* [Work request]: Write out exactly the lines below that run from the one containing "metrics.json, run 1" through the one containing "resized for setup", both included, with no other lines.

(Stored entries)

____________

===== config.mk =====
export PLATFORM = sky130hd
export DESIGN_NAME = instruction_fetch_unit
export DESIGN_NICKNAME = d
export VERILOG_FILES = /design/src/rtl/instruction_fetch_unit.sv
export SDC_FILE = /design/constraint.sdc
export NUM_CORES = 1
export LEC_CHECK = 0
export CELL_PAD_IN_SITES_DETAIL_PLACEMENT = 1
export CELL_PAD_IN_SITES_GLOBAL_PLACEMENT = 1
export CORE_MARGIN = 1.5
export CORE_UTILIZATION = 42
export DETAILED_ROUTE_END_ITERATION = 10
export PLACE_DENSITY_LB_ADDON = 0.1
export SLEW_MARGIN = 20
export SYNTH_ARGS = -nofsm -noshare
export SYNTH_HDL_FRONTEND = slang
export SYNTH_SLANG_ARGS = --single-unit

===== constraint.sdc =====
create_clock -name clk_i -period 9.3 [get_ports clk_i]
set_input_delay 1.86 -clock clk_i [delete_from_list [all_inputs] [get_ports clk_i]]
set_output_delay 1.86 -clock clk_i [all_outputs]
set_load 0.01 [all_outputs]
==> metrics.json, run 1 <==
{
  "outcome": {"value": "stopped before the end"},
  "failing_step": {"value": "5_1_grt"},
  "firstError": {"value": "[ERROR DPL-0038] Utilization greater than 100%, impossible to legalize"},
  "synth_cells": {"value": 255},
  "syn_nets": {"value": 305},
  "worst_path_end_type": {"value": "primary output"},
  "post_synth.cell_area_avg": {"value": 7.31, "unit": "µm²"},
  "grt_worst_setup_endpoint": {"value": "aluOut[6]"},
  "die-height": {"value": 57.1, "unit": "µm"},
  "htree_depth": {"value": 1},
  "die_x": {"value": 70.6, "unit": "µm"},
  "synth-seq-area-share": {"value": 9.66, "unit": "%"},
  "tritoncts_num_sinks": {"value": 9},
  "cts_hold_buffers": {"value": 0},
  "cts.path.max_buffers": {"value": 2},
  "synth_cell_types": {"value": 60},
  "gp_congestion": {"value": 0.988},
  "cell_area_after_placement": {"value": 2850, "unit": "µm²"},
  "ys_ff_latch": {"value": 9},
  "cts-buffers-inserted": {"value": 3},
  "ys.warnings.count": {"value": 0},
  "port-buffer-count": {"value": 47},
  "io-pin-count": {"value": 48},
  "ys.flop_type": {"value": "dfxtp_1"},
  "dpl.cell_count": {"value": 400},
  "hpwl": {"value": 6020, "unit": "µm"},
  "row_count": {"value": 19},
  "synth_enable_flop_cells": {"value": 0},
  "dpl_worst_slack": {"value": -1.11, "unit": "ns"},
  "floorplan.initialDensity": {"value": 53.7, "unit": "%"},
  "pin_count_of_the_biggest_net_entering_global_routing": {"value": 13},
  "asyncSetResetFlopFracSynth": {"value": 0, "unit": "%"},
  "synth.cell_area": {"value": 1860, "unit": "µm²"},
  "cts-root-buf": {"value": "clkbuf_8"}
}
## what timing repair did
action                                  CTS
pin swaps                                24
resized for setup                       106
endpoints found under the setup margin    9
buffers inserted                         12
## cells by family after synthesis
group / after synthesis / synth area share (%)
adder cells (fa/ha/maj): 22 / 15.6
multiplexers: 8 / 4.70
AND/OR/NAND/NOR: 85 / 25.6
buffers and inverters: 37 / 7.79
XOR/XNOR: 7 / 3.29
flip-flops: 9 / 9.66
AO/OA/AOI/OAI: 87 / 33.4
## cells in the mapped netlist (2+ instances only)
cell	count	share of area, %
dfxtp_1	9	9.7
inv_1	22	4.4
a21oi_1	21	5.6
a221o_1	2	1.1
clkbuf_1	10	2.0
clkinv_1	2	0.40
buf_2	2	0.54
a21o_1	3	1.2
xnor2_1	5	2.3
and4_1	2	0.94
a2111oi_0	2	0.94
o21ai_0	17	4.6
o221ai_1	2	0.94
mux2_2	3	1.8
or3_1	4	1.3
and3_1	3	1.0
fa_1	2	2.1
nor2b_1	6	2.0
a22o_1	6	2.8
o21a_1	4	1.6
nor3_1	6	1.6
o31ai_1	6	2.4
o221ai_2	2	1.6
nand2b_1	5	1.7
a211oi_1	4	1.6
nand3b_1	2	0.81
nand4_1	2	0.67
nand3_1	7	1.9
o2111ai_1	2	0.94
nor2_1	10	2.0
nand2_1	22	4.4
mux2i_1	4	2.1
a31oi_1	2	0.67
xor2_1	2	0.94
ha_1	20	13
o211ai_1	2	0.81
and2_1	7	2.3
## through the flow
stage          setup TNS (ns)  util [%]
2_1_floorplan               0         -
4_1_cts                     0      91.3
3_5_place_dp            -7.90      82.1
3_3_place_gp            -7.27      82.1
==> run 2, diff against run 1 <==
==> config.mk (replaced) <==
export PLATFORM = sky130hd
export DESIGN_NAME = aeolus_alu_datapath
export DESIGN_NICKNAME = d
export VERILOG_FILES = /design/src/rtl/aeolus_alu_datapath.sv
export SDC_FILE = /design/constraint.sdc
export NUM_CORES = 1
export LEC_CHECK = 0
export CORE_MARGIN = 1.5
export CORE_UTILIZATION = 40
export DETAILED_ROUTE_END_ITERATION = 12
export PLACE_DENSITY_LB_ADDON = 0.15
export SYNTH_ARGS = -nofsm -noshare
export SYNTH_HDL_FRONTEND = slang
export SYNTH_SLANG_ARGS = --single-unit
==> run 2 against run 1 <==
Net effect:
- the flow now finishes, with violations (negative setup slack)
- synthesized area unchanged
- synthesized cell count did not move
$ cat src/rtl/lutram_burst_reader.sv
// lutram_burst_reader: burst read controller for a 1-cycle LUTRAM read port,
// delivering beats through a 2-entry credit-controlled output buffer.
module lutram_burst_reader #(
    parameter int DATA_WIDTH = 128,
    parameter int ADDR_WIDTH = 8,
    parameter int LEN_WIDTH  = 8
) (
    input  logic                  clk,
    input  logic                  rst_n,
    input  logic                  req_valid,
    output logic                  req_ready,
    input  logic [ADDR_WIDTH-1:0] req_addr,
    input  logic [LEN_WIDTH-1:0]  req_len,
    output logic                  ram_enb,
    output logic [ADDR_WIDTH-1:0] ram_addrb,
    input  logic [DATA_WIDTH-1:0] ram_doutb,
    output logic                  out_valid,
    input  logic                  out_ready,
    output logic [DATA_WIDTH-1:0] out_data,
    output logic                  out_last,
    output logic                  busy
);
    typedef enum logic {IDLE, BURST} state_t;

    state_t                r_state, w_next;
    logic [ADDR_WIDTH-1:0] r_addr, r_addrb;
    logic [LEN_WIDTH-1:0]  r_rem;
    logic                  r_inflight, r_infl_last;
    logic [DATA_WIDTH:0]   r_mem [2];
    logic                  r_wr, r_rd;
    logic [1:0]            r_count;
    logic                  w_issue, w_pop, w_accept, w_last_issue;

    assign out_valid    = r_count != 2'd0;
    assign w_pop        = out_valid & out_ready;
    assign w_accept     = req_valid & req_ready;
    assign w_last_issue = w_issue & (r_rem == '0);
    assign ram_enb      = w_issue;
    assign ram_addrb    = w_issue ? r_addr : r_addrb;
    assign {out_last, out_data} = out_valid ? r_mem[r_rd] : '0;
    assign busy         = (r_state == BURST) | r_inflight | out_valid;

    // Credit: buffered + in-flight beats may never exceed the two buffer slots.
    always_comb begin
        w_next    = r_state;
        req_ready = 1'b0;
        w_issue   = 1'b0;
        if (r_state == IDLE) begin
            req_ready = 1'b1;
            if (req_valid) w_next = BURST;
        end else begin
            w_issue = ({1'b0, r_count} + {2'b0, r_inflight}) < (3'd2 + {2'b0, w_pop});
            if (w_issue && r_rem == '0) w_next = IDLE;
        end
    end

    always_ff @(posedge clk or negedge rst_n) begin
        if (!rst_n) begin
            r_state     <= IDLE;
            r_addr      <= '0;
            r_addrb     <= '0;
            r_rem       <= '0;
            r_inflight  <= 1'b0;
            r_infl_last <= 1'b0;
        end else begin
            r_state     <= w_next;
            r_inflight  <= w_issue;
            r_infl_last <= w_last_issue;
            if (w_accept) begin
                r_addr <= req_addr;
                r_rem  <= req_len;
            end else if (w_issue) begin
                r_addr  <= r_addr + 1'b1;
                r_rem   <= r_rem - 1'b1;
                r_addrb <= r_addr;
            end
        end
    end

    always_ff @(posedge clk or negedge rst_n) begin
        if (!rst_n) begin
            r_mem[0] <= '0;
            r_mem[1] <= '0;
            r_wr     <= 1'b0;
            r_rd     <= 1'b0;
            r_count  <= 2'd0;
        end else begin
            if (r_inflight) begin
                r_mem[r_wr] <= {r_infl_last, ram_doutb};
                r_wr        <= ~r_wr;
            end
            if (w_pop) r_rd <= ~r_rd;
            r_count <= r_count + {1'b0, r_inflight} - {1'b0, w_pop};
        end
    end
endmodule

____________

* [Exercise solution]:
==> metrics.json, run 1 <==
{
  "outcome": {"value": "stopped before the end"},
  "failing_step": {"value": "5_1_grt"},
  "firstError": {"value": "[ERROR DPL-0038] Utilization greater than 100%, impossible to legalize"},
  "synth_cells": {"value": 255},
  "syn_nets": {"value": 305},
  "worst_path_end_type": {"value": "primary output"},
  "post_synth.cell_area_avg": {"value": 7.31, "unit": "µm²"},
  "grt_worst_setup_endpoint": {"value": "aluOut[6]"},
  "die-height": {"value": 57.1, "unit": "µm"},
  "htree_depth": {"value": 1},
  "die_x": {"value": 70.6, "unit": "µm"},
  "synth-seq-area-share": {"value": 9.66, "unit": "%"},
  "tritoncts_num_sinks": {"value": 9},
  "cts_hold_buffers": {"value": 0},
  "cts.path.max_buffers": {"value": 2},
  "synth_cell_types": {"value": 60},
  "gp_congestion": {"value": 0.988},
  "cell_area_after_placement": {"value": 2850, "unit": "µm²"},
  "ys_ff_latch": {"value": 9},
  "cts-buffers-inserted": {"value": 3},
  "ys.warnings.count": {"value": 0},
  "port-buffer-count": {"value": 47},
  "io-pin-count": {"value": 48},
  "ys.flop_type": {"value": "dfxtp_1"},
  "dpl.cell_count": {"value": 400},
  "hpwl": {"value": 6020, "unit": "µm"},
  "row_count": {"value": 19},
  "synth_enable_flop_cells": {"value": 0},
  "dpl_worst_slack": {"value": -1.11, "unit": "ns"},
  "floorplan.initialDensity": {"value": 53.7, "unit": "%"},
  "pin_count_of_the_biggest_net_entering_global_routing": {"value": 13},
  "asyncSetResetFlopFracSynth": {"value": 0, "unit": "%"},
  "synth.cell_area": {"value": 1860, "unit": "µm²"},
  "cts-root-buf": {"value": "clkbuf_8"}
}
## what timing repair did
action                                  CTS
pin swaps                                24
resized for setup                       106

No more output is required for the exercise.